A Solution for storage space allocation problem in container terminals

Abstract

Container terminal operations at a container port form an important part of worldwide goods trade. These facilities/operations are usually involved with expensive and limited resources and must, therefore, be planned carefully to ensure effective usage of the limited resources. The main roles of a container terminal are the transfer of inbound and outbound containers as well as their storage within the container yard of the container terminal. Focusing more on inbound containers, we study the container storage space allocation problem, being one of the major problems in container terminals, and presents a solution with an implementation of a Genetic algorithm. In our solution, we aim to minimize the number of containers that have to be re-handled both when a container is fetched from vessel in order to store in the terminal and when a container is to be dispatched to a customer from the container terminal. In addition, the total Yard crane movements across the bays are aimed to be minimized. We take into account also the different container types such as Regular, Open Top and Reefer containers, which require special storage space allocations. Furthermore, we adapt our solution such that it can provision for the changes in the environment and configurations, etc. with minimal code changes. For the evaluation of our work, it was compared against both the standard LIFO approach as well as the Optimized LIFO approach, which is an optimization of the manual process used.
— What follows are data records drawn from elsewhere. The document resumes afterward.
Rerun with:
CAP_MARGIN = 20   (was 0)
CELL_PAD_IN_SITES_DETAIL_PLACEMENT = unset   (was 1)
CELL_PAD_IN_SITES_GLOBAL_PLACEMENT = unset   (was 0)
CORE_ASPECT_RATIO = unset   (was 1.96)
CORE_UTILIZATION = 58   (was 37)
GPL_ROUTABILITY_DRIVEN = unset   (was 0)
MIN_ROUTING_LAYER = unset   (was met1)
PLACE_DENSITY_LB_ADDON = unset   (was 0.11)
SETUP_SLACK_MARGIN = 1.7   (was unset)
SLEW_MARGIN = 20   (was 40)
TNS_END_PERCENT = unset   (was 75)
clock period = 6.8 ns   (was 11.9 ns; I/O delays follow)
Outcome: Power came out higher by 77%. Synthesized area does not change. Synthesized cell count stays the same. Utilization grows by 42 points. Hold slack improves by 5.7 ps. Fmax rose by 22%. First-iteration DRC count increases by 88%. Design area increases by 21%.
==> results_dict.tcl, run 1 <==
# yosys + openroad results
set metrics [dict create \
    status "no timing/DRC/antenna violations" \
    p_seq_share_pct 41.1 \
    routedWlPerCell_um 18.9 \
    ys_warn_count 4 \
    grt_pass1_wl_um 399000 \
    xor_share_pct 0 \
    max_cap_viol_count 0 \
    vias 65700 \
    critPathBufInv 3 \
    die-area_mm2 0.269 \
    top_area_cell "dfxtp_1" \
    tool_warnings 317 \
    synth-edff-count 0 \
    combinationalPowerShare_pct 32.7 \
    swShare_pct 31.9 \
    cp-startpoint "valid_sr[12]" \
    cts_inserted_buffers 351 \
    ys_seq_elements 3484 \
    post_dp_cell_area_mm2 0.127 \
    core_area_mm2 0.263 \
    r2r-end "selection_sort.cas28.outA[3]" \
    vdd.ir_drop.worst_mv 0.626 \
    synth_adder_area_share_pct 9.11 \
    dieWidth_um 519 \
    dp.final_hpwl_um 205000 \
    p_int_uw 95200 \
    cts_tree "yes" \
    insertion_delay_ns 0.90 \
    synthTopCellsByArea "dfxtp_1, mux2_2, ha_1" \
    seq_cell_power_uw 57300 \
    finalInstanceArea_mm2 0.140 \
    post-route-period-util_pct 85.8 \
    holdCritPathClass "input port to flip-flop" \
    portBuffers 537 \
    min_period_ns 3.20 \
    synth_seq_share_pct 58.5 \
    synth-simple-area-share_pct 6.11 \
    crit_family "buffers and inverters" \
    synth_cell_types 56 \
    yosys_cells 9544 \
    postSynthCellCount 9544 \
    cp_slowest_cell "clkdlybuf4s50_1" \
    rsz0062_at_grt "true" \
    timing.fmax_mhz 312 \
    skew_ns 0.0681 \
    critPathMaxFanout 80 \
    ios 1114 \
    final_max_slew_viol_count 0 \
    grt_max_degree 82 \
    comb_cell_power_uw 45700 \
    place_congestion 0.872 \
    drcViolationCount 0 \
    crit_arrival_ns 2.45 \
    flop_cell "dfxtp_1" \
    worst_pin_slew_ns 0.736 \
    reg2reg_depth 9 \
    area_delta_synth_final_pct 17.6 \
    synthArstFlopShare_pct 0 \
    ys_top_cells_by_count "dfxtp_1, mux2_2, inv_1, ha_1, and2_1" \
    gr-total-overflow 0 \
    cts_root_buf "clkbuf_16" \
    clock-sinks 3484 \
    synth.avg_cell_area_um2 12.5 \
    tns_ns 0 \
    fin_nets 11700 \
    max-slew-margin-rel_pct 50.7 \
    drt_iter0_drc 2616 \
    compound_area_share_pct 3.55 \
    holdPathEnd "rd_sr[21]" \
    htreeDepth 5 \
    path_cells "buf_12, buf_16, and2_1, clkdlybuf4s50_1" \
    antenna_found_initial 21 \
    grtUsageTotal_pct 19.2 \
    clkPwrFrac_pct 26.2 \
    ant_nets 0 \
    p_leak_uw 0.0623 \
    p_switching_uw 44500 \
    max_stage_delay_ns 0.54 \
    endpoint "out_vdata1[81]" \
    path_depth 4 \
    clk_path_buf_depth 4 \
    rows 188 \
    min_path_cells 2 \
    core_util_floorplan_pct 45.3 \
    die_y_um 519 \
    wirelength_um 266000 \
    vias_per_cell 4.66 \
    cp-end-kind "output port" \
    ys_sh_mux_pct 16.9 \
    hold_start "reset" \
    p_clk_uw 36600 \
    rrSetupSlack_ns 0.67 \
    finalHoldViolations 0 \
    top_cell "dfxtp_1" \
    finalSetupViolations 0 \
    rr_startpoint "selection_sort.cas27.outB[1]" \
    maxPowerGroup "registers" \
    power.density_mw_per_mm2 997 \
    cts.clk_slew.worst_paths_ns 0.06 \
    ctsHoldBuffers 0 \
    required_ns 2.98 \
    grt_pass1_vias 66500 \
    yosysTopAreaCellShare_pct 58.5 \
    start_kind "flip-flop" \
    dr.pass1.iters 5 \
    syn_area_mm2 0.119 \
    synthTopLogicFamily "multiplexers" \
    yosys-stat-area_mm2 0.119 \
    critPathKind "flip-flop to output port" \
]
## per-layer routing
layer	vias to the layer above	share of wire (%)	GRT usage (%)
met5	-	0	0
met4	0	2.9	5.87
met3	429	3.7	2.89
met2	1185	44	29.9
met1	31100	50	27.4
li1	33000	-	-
--- flow/run.sh ---
#!/bin/bash
# the make line also repeats each setting of config.mk as NAME=value (left out here)
make -C /OpenROAD-flow-scripts/flow DESIGN_CONFIG=/design/flow/config.mk WORK_HOME=/design/flow/orfs CLKGATE_MAP_FILE= finish
--- flow/config.mk ---
export PLATFORM = sky130hd
export DESIGN_NAME = CORDIC_COS_SIN
export DESIGN_NICKNAME = CORDIC_COS_SIN
export VERILOG_FILES = /design/flow/design.v
export SDC_FILE = /design/flow/constraint.sdc
export NUM_CORES = 4
export LEC_CHECK = 0
export CAP_MARGIN = 20
export CORE_MARGIN = 2
export CORE_UTILIZATION = 70
export CTS_CLUSTER_SIZE = 35
export HOLD_SLACK_MARGIN = 0.29
export SLEW_MARGIN = 20
--- flow/design.v ---
module CORDIC_COS_SIN #(
    parameter DATA_WIDTH = 16,
    parameter PHASE_WIDTH = 32,
    parameter STAGE = 16
) (
    input clk,
    input rst,
    input en,
    input mode,      
    input signed [DATA_WIDTH-1:0] x0,
    input signed [DATA_WIDTH-1:0] y0,
    input signed [PHASE_WIDTH-1:0] phase,    
    output valid,
    output [DATA_WIDTH:0] cos,
    output [DATA_WIDTH:0] sin
);
parameter K = 32'd39797;     
parameter [PHASE_WIDTH*STAGE-1:0] atan = {32'd128, 32'd256, 32'd448, 32'd896, 32'd1856, 32'd3648, 32'd7360, 32'd14656, 32'd29312,
                                         32'd58688, 32'd117312, 32'd234368, 32'd466944, 32'd919872, 32'd1740992, 32'd2949120};
integer i, j;
wire [1:0] quadrant;
assign quadrant = phase[PHASE_WIDTH-1:PHASE_WIDTH-2];
reg signed [DATA_WIDTH:0] x_pre;
reg signed [DATA_WIDTH:0] y_pre;
reg signed [PHASE_WIDTH-1:0] z_pre;
reg signed [DATA_WIDTH:0] x [0:STAGE-1];
reg signed [DATA_WIDTH:0] y [0:STAGE-1];
reg signed [PHASE_WIDTH-1:0] z [0:STAGE-1];
reg signed [DATA_WIDTH:0] x_shift [0:STAGE-1]; 
reg signed [DATA_WIDTH:0] y_shift [0:STAGE-1];
reg [STAGE-1:0] sign;
always @(*) begin
    for(i=0; i<STAGE; i=i+1)begin
        x_shift[i] = x[i] >>> i;
        y_shift[i] = y[i] >>> i;
        sign[i] = z[i][PHASE_WIDTH-1];
    end
end
wire [DATA_WIDTH:0] x0_pos, x0_neg;
wire [DATA_WIDTH:0] y0_pos, y0_neg;
assign x0_pos = (x0 == 0) ? 0 : {1'b0, x0};
assign x0_neg = (x0 == 0) ? 0 : {1'b1, (~x0)+16'b1};
assign y0_pos = (y0 == 0) ? 0 : {1'b0, y0};
assign y0_neg = (y0 == 0) ? 0 : {1'b1, (~y0)+16'b1};
always @(posedge clk or posedge rst) begin
    if(rst)begin
        x_pre <= 0;
        y_pre <= 0;
        z_pre <= 0;
    end
    else begin
        if(en)begin
            case (quadrant)
                0:begin
                    x_pre <= x0_pos;
                    y_pre <= y0_pos;
                    z_pre <= phase;
                end
                1:begin
                    x_pre <= y0_neg;
                    y_pre <= x0_pos;
                    z_pre <= {2'b00, phase[29:0]};
                end
                2:begin
                    x_pre <= y0_pos;
                    y_pre <= x0_neg;
                    z_pre <= {2'b11, phase[29:0]};
                end
                3:begin
                    x_pre <= x0_pos;
                    y_pre <= y0_pos;
                    z_pre <= phase;
                end
            endcase
        end
        else begin
            x_pre <= 0;
            y_pre <= 0;
            z_pre <= 0;
        end
    end
end
always @(posedge clk or posedge rst) begin
    if(rst)begin
        for(i=0; i<STAGE; i=i+1)begin
            x[i] <= 0;
            y[i] <= 0;
            z[i] <= 0;
        end
    end
    else begin
        x[0] <= x_pre;
        y[0] <= y_pre;
        z[0] <= z_pre;
        for(i=0; i<STAGE-1; i=i+1)begin    
            x[i+1] <= sign[i] ? x[i]+y_shift[i] : x[i]-y_shift[i];
            y[i+1] <= sign[i] ? y[i]-x_shift[i] : y[i]+x_shift[i];
            z[i+1] <= sign[i] ? z[i]+atan[32*(i+1)-1 -: 32] : z[i]-atan[32*(i+1)-1 -: 32];
        end
    end
end
assign cos = x[STAGE-1];
assign sin = y[STAGE-1];
assign valid = en_dly[STAGE];
reg [4:0] cnt;
always @(posedge clk or posedge rst) begin
    if(rst)begin
        cnt <= 0;
    end
    else begin
        if(cnt == 0)begin
            if(en)begin
                cnt <= cnt + 1;
            end
        end
        else begin
            cnt <= (cnt == 16) ? 0 : cnt+1;
        end
    end
end
reg [STAGE:0] en_dly;
always @(posedge clk or posedge rst) begin
    if(rst)begin
        en_dly <= 0;
    end
    else begin
        en_dly[0] <= en;
        for(i=0; i<STAGE; i=i+1)begin
            en_dly[i+1] <= en_dly[i];
        end
    end
end
endmodule
--- flow/constraint.sdc ---
create_clock -name core_clock -period 2.9 [get_ports {clk}]
set_input_delay 0.5800 -clock core_clock [delete_from_list [all_inputs] [get_ports {clk}]]
set_output_delay 0.5800 -clock core_clock [all_outputs]
set_load 0.01 [all_outputs]
==> results of run 1 <==
## what timing repair did
item | 4_1_cts
resized | 954
setup buffers | 307
gates cloned | 3
pin swaps | 597
setup endpoints to repair | 253
## per-layer routing
layer | overflow | track usage
met2 | 146 | 0.958
met1 | 16 | 0.784
met3 | 34 | 0.699
met4 | 110 | 0.811
met5 | 3 | 0.487
## stage by stage
| step | cells | util |
|---|---|---|
| global placement | 9833 | 0.839 |
| detailed placement | 9833 | 0.839 |
| floorplan | 7208 | - |
| CTS | 10322 | 0.946 |
==> run summary, run 1 <==
run metrics: ranking of synthesized cells by area dfrtp_1 36%, ha_1 16%, xnor2_1 7.5%, ys flop type dfrtp_1, ys async rst share 1.00, root cell of the clock tree clkbuf_16, Synthesis Warnings 6, Port Buffers 95, io pins 103, synthesis area per yosys 0.0679 mm^2, CTS Hold Buffers Added 0, overflow left after global routing 309, Post-synth top cells 983 x dfrtp_1, 882 x ha_1, 674 x a21oi_1, Chip Width 315 um, Routability Congestion 0.985, cell type with the largest total area dfrtp_1, Flops after synth 983, hpwl dp 143000 um, status did not finish, row cnt 114, Pre-Place Util 0.704, core area 0.0964 mm^2, Exit stage 5_1_grt, AO/OA Area Share 0.175, Placed Instance Area 0.0809 mm^2, Synth Area in Adders 0.175, DP Worst Slack -0.620 ns, total die size 0.0995 mm^2, Mapped Cells 7208, Area leader share 0.362, Multiplexer share 0.00958, worst-case clock buffer depth 3, Die Y 315 um, First Err [ERROR GRT-0232] Routing congestion too high. Check the congestion heatmap in the GUI., H-tree lvl count 3, simple share 0.137, GRT Total Usage 0.810, CTS buffer count 105, sequential area share after synthesis 0.362, Yosys cell types 82, Main logic family adder cells, post-synth net total 8202, Cell Area, Synth 0.0679 mm^2, # clock sinks 983, ys cells 7208, EDFF count, synth 0, Synth Area per Inst 9.42 um^2, Post-Synth XOR/XNOR Area 0.110, Synth top cell by count dfrtp_1
==> inputs of run 2 (changes only) <==
CORE_UTILIZATION = 68   (was 70)
CTS_CLUSTER_DIAMETER = 363   (was default)
CTS_CLUSTER_SIZE = default   (was 35)
HOLD_SLACK_MARGIN = -0.09   (was 0.29)
clock period = 3.06 ns   (was 2.9 ns; I/O delays follow)
==> run summary, run 2 <==
run metrics: Routability Congestion 0.956, Synth Area per Inst 9.42 um^2, AO/OA Area Share 0.175, root cell of the clock tree clkbuf_16, DP Worst Slack -0.483 ns, Post-synth top cells 983 x dfrtp_1, 882 x ha_1, 674 x a21oi_1, Synth top cell by count dfrtp_1, io pins 103, ys cells 7208, EDFF count, synth 0, Synthesis Warnings 6, worst-case clock buffer depth 3, H-tree lvl count 3, Yosys cell types 82, Multiplexer share 0.00958, cell type with the largest total area dfrtp_1, Pre-Place Util 0.688, # clock sinks 983, Area leader share 0.362, Port Buffers 95, Post-Synth XOR/XNOR Area 0.110, ys flop type dfrtp_1, status did not finish, CTS Hold Buffers Added 0, post-synth net total 8202, Synth Area in Adders 0.175, Flops after synth 983, hpwl dp 135000 um, Chip Width 320 um, Die Y 320 um, sequential area share after synthesis 0.362, ranking of synthesized cells by area dfrtp_1 36%, ha_1 16%, xnor2_1 7.5%, Cell Area, Synth 0.0679 mm^2, core area 0.0987 mm^2, ys async rst share 1.00, Main logic family adder cells, synthesis area per yosys 0.0679 mm^2, simple share 0.137, total die size 0.102 mm^2, CTS buffer count 105, row cnt 115, Mapped Cells 7208, Exit stage 5_1_grt
run 2: timing repair:
| item | CTS |
|---|---|
| resized | 358 |
| pin swaps | 155 |
| endpoints found under the setup margin | 168 |
| setup buffers | 89 |
| endpoints found under the hold margin | 0 |
run 2: per-stage QoR:
step | util | cell area, um^2 | cells | hold WS, ns
after CTS | 0.855 | 84400 | 9832 | 0.342
after global placement | 0.796 | 78600 | 9547 | 0.331
after floorplan | - | 68300 | 7208 | 0.331
after detailed placement | 0.796 | 78600 | 9547 | 0.335
==> inputs of run 3 (changes only) <==
ABC_AREA = 0   (was default)
CORE_ASPECT_RATIO = 0.52   (was default)
CORE_UTILIZATION = 38   (was 68)
CTS_CLUSTER_DIAMETER = 117   (was 363)
HOLD_SLACK_MARGIN = default   (was -0.09)
PLACE_DENSITY_LB_ADDON = 0.06   (was default)
SETUP_SLACK_MARGIN = 1.31   (was default)
clock period = 5.77 ns   (was 3.06 ns; I/O delays follow)
==> run summary, run 3 <==
run results: ys async rst share 1.00, Slew @ Worst Pin 0.968 ns, WHS Endpoint x[0][8], DR vias/cell 5.30, Critical-path top delay cell a2111oi_2, Synth Area per Inst 9.42 um^2, clk latency late pin 0.72 ns, # DRC 0, Flops after synth 983, RSZ-0062 raised after global routing no, ys flop type dfrtp_1, filler cell count in the final layout 17204, synthesis area per yosys 0.0679 mm^2, Setup crit start x[14][14], cell type with the largest total area dfrtp_1, Chip Width 590 um, total wire length 177000 um, # clock sinks 983, TritonCTS clock tree done, worst-case clock buffer depth 3, sequential area share after synthesis 0.362, min-delay worst type flop to flop, worst-path cell chain inv_1 -> ha_1 -> inv_1 -> ha_1 -> inv_1 -> o21ai_0 -> ha_1 -> o21ai_0 -> a21boi_0 -> o211ai_1 -> a21oi_1 -> a2111oi_2 -> nor3_1 -> o21ai_0 -> or3b_2, AO/OA Area Share 0.175, worst r2r dst y[15][15], antenna violations before repair 10, status no timing/DRC/antenna violations, worst r2r src x[14][14], Worst Setup EP y[15][15], Final Max Slew Viols 0, Multiplexer share 0.00958, vias in the first global route 49483, ys cells 7208, Peak Freq 238 MHz, routed vias 52012, CP delay by family, top AND-OR/OR-AND gates, Synth Area in Adders 0.175, Synth top cell by count dfrtp_1, H-tree lvl count 3, cycle use final 0.729, CP bufs+invs 3, EDFF count, synth 0, CTS buffer count 97, post-synth net total 8202, Clk pin slew, worst setup/hold paths 0.07 ns, Worst Skew 0.0396 ns, GRT Total Usage 0.194, reg2reg path depth 15, hold depth 0, flop2flop setup slack 1.56 ns, largest net degree at the start of global routing 168, root cell of the clock tree clkbuf_16, fin util 0.427, Non-Filler Cell Area, Final 0.0755 mm^2, area grow syn2layout 11.2%, final hold vios 0, Worst Path Arrival 4.77 ns, Nets 8357, Worst Path Max Fanout 3, Main logic family adder cells, io pins 103, Pre-Place Util 0.384, Setup violations, final 0, total die size 0.182 mm^2, Post-synth top cells 983 x dfrtp_1, 882 x ha_1, 674 x a21oi_1, count of tool warnings 80, Critical Path Start Type flop, row cnt 111, Routability Congestion 0.880, CP endpoint kind flop, CP max stage delay 0.57 ns, Synthesis Warnings 6, total of max-cap violations 0, ranking of synthesized cells by area dfrtp_1 36%, ha_1 16%, xnor2_1 7.5%, Post-Synth XOR/XNOR Area 0.110, Setup CP Type flop to flop, hpwl dp 141000 um, Placed Instance Area 0.0719 mm^2, Die Y 309 um, core area 0.177 mm^2, Detailed Route Iter0 Violations 3931, Worst Path Required 6.34 ns, Area leader share 0.362, Slew HR 0.354, first-pass GRT wire length 283000 um, hold path start x_pre[8], drt first pass iters 7, post-route minimum period 4.21 ns, ANT nets after route 0, Mapped Cells 7208, Cell Area, Synth 0.0679 mm^2, simple share 0.137, Yosys cell types 82, DR WL/cell 18.0 um, WP depth 15, Port Buffers 95, overflow left after global routing 0
-- run 3: cell type report --
type                    count  area [um^2]  share of cell area
well taps                2373         2970              0.0393
multi-input cells        5680        41300               0.546
flip-flops and latches    983        24600               0.326
diodes                      1         2.50           0.0000331
repair inverters            1         5.00           0.0000663
clock buffers             122         2700              0.0358
clock inverters            59          855              0.0113
repair buffers            143         1400              0.0185
inverters                 457         1730              0.0229
-- run 3: what timing repair did --
| item | CTS | global route |
|---|---|---|
| endpoints found under the setup margin | 1 | 7 |
| setup buffers | 0 | 1 |
| cloned | 0 | 1 |
| hold buffers | 0 | 0 |
| resized | 1 | 5 |
-- run 3: stage by stage --
step / hold WS (ns) / cells / setup TNS [ns] / setup WS, ns
2_1_floorplan: 0.331 / 7208 / -8772.73 / -8.92
3_3_place_gp: 0.333 / 9635 / 0 / 1.12
3_5_place_dp: 0.335 / 9635 / 0 / 1.10
4_1_cts: 0.346 / 9816 / 0 / 1.36
5_1_grt: 0.351 / 9818 / 0 / 1.31
6_report: 0.340 / 9819 / 0 / 1.56
-- run 3: routing by layer --
metal / vias up / global-route usage / routed length [um]
li1: 25945 / - / -
met1: 24848 / 0.335 / 102000
met2: 1061 / 0.240 / 62100
met3: 158 / 0.0343 / 10300
met4: 0 / 0.0295 / 2350
met5: - / 0 / 0
==> inputs of run 4 (changes only) <==
ABC_AREA = default   (was 0)
CAP_MARGIN = 30   (was 20)
CORE_ASPECT_RATIO = default   (was 0.52)
CORE_UTILIZATION = 70   (was 38)
CTS_CLUSTER_DIAMETER = 274   (was 117)
PLACE_DENSITY_LB_ADDON = default   (was 0.06)
SETUP_SLACK_MARGIN = default   (was 1.31)
clock period = 2.91 ns   (was 5.77 ns; I/O delays follow)
==> run summary, run 4 <==
run metrics: Synth Area per Inst 9.42 um^2, Multiplexer share 0.00958, Main logic family adder cells, hpwl dp 141000 um, Routability Congestion 1.03, EDFF count, synth 0, CTS buffer count 104, Placed Instance Area 0.0808 mm^2, sequential area share after synthesis 0.362, Die Y 315 um, Post-synth top cells 983 x dfrtp_1, 882 x ha_1, 674 x a21oi_1, ys cells 7208, Chip Width 315 um, root cell of the clock tree clkbuf_16, post-synth net total 8202, total die size 0.0995 mm^2, row cnt 114, Area leader share 0.362, cell type with the largest total area dfrtp_1, H-tree lvl count 3, simple share 0.137, ys flop type dfrtp_1, Synthesis Warnings 6, Port Buffers 95, Synth top cell by count dfrtp_1, ranking of synthesized cells by area dfrtp_1 36%, ha_1 16%, xnor2_1 7.5%, Mapped Cells 7208, ys async rst share 1.00, io pins 103, Yosys cell types 82, core area 0.0964 mm^2, synthesis area per yosys 0.0679 mm^2, GRT Total Usage 0.723, overflow left after global routing 18, Post-Synth XOR/XNOR Area 0.110, status did not finish, AO/OA Area Share 0.175, Flops after synth 983, # clock sinks 983, Exit stage 5_1_grt, Synth Area in Adders 0.175, worst-case clock buffer depth 3, First Err [ERROR GRT-0232] Routing congestion too high. Check the congestion heatmap in the GUI., Cell Area, Synth 0.0679 mm^2, Pre-Place Util 0.704
run 4: metrics by stage:
stage / worst slack (ns) / util / cells
after floorplan: -11.21 / - / 7208
after global placement: -0.528 / 0.838 / 9818
after detailed placement: -0.612 / 0.838 / 9818
after CTS: -0.379 / 0.940 / 10301
run 4: repair_timing:
| action | 4_1_cts |
|---|---|
| endpoints found under the hold margin | 0 |
| setup buffers | 301 |
| gates resized | 895 |
| endpoints found under the setup margin | 246 |
| cloned | 0 |
| hold buffers | 0 |
| pin swaps | 553 |
run 4: layer usage:
layer / GRT overflow / track usage
met5: 0 / 0.438
met1: 1 / 0.704
met3: 4 / 0.579
met2: 2 / 0.904
met4: 11 / 0.677
==> inputs of run 5 (changes only) <==
CAP_MARGIN = 5   (was 30)
CTS_CLUSTER_DIAMETER = 29   (was 274)
SETUP_SLACK_MARGIN = 1.01   (was default)
clock period = 3.45 ns   (was 2.91 ns; I/O delays follow)
==> run summary, run 5 <==
run results: Worst Skew 0.0534 ns, Critical-path top delay cell dfrtp_1, GRT Total Usage 0.378, core area 0.0964 mm^2, Worst Path Arrival 4.66 ns, hpwl dp 124000 um, SO Faults negative setup slack, Worst Path Max Fanout 4, # DRC 0, Cell Area, Synth 0.0679 mm^2, H-tree lvl count 4, ys cells 7208, post-route minimum period 3.96 ns, antenna violations before repair 9, final hold vios 0, total die size 0.0995 mm^2, Worst Setup EP y[3][12], status finished with violations, final setup margin -0.506 ns, Detailed Route Iter0 Violations 7193, CTS Hold Buffers Added 0, Clk pin slew, worst setup/hold paths 0.05 ns, simple share 0.137, CP bufs+invs 4, CP delay by family, top AND-OR/OR-AND gates, AO/OA Area Share 0.175, ANT nets after route 0, CP endpoint kind flop, worst r2r dst y[3][12], total wire length 223000 um, root cell of the clock tree clkbuf_16, overflow left after global routing 0, largest net degree at the start of global routing 145, Setup crit start x[2][5], DP Worst Slack -0.192 ns, CTS buffer count 201, Flops after synth 983, Area leader share 0.362, reg2reg path depth 14, RSZ-0062 raised after global routing yes, EDFF count, synth 0, Main logic family adder cells, Post-Synth XOR/XNOR Area 0.110, hold path start z[3][8], synthesis area per yosys 0.0679 mm^2, CP max stage delay 0.62 ns, Synth Area per Inst 9.42 um^2, vias in the first global route 59575, Routability Congestion 0.944, worst-path cell chain nor3b_4 -> buf_4 -> buf_4 -> nor2_1 -> xnor2_1 -> ha_1 -> inv_1 -> o21ai_0 -> a21o_1 -> a21oi_2 -> buf_4 -> o21ai_0 -> a21oi_1 -> xnor2_1, DR WL/cell 23.6 um, Yosys cell types 82, Final Max Slew Viols 0, drt first pass iters 12, io pins 103, total of max-cap violations 0, Chip Width 315 um, Mapped Cells 7208, DR vias/cell 6.68, count of tool warnings 75, post-synth net total 8202, clk latency late pin 0.84 ns, # clock sinks 983, Port Buffers 95, Synthesis Warnings 6, worst r2r src x[2][5], hold depth 0, ranking of synthesized cells by area dfrtp_1 36%, ha_1 16%, xnor2_1 7.5%, ys async rst share 1.00, sequential area share after synthesis 0.362, Slew HR 0.468, Die Y 315 um, Peak Freq 253 MHz, WP depth 14, Critical Path Start Type flop, row cnt 114, Post-synth top cells 983 x dfrtp_1, 882 x ha_1, 674 x a21oi_1, ys flop type dfrtp_1, WHS Endpoint z[4][8], Synth Area in Adders 0.175, area grow syn2layout 27.0%, Slew @ Worst Pin 0.789 ns, min-delay worst type flop to flop, Setup CP Type flop to flop, flop2flop setup slack -0.51 ns, TritonCTS clock tree done, cell type with the largest total area dfrtp_1, Synth top cell by count dfrtp_1, worst-case clock buffer depth 3, routed vias 63153, Multiplexer share 0.00958, first-pass GRT wire length 302000 um, Setup violations, final 20, Nets 8987, Pre-Place Util 0.704, Worst path most repeated cell buf_4, Worst Path Required 4.16 ns, cycle use final 1.15
-- run 5: cell type report --
class | instances | area, um^2
Multi-Input combinational cell | 5680 | 45100
Clock buffer | 234 | 5340
Fill cell | 4086 | 10100
Timing Repair Buffer | 670 | 5900
Antenna cell | 4 | 10.0
Inverter | 457 | 1770
Clock inverter | 144 | 1910
Tap cell | 1276 | 1600
Sequential cell | 983 | 24700
-- run 5: routing by layer --
metal  up-vias  GRT usage  part of all wire
li1      27340          -                 -
met1     30079      0.429              0.35
met2      4081      0.658              0.48
met3      1647     0.0704             0.086
met4         6      0.237             0.091
met5         -          0           0.00018
-- run 5: per-stage QoR --
step                       util  area, um^2  setup TNS [ns]  cells  hold WS (ns)
after floorplan               -       68200               -   7208         0.331
after global placement    0.753       72600          -0.918   8758         0.332
after detailed placement  0.753       72600           -1.19   8758         0.335
after CTS                 0.862       83100               0   9305         0.340
after global routing      0.895       86300           -5.88   9445         0.344
final                     0.895       86300           -2.95   9448         0.339
-- run 5: what timing repair did --
item	CTS	global route
endpoints found under the setup margin	560	596
cloned	5	3
setup buffers	164	136
pin swaps	229	234
resized	438	513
For this, results of 50 sample shipments were evaluated against these two approaches and the results indicated that Optimized LIFO produced better results than the LIFO approach and that both the LIFO and the Optimized LIFO produced better results than the results of GA’s initial generations. But with the generations to pass by, GA results got improved and went past the fitness of LIFO and Optimized LIFO results, even though the rate of improvements declined. Thus, for all 50 samples, the results of our solution could go past the results of LIFO and Optimized LIFO approach, within an average of 21.32 generations.